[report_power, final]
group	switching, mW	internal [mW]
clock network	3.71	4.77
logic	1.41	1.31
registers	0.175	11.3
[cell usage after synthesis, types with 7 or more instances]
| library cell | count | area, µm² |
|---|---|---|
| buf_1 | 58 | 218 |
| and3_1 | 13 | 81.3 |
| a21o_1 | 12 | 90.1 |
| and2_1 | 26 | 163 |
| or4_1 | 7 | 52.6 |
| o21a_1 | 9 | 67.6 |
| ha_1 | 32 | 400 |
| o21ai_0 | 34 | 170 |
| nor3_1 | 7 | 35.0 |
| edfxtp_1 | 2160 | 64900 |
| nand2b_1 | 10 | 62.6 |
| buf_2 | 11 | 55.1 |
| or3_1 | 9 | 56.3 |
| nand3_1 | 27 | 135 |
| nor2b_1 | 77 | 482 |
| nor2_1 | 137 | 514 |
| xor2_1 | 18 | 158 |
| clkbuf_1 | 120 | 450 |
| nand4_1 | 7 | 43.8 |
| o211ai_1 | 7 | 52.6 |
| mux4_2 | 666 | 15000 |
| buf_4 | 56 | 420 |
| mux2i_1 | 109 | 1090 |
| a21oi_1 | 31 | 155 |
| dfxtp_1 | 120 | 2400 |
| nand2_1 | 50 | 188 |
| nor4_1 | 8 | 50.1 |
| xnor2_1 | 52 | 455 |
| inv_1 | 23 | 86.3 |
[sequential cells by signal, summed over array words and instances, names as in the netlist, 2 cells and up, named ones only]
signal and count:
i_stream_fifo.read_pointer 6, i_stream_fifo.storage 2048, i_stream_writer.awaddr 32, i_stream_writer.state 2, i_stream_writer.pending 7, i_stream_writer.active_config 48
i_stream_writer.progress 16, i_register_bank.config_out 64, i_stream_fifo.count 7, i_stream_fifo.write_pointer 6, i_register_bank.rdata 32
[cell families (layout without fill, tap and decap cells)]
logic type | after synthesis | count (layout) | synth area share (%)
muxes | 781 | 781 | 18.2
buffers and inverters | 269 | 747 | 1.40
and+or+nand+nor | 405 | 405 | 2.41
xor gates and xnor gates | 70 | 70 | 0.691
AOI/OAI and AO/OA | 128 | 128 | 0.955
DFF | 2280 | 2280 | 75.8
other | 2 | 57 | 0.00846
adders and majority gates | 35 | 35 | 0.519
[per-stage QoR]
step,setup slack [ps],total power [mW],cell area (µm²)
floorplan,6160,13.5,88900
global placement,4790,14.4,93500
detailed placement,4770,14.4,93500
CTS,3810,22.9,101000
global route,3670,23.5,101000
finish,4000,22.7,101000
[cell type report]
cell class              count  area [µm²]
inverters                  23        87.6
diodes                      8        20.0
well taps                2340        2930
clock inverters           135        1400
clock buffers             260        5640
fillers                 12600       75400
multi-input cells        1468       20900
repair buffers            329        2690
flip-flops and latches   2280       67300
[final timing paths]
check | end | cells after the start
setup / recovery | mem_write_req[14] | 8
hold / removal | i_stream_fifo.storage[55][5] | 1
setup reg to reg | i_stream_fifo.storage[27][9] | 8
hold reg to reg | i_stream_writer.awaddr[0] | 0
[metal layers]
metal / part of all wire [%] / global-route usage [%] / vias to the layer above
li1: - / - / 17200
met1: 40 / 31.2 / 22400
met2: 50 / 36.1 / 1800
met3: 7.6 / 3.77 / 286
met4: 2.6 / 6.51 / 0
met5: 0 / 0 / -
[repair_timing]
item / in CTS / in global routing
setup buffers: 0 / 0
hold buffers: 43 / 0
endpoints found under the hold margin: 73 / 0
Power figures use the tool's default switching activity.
☆ ☆ ☆ ☆ ☆ ☆ ☆
• **Work item**:
The output should be exactly the lines from the one containing "endpoints found under the hold margin: 73 / 0" to the final line of the listing above, inclusive.

• **Task answer**:
endpoints found under the hold margin: 73 / 0
Power figures use the tool's default switching activity.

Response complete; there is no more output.